## How to complete this task:
Every line from the one with "export SYNTH_SLANG_ARGS = --single-unit" to the end of the data needs to be copied exactly, and no line before it.

::: Data under study :::

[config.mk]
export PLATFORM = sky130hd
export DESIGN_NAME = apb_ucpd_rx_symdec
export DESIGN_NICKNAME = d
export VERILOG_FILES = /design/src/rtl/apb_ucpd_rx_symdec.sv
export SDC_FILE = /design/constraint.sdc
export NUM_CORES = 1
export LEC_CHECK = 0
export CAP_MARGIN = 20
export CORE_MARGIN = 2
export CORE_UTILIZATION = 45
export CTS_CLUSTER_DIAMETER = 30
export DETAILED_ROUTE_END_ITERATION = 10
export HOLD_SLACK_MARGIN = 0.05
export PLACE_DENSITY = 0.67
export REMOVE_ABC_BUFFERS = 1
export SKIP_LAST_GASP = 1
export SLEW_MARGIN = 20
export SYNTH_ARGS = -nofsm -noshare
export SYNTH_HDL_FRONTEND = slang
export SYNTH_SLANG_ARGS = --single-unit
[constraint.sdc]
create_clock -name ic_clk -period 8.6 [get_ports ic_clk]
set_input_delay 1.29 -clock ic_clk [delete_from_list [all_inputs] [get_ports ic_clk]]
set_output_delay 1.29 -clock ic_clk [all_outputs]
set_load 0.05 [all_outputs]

:::

## Your response:
export SYNTH_SLANG_ARGS = --single-unit
[constraint.sdc]
create_clock -name ic_clk -period 8.6 [get_ports ic_clk]
set_input_delay 1.29 -clock ic_clk [delete_from_list [all_inputs] [get_ports ic_clk]]
set_output_delay 1.29 -clock ic_clk [all_outputs]
set_load 0.05 [all_outputs]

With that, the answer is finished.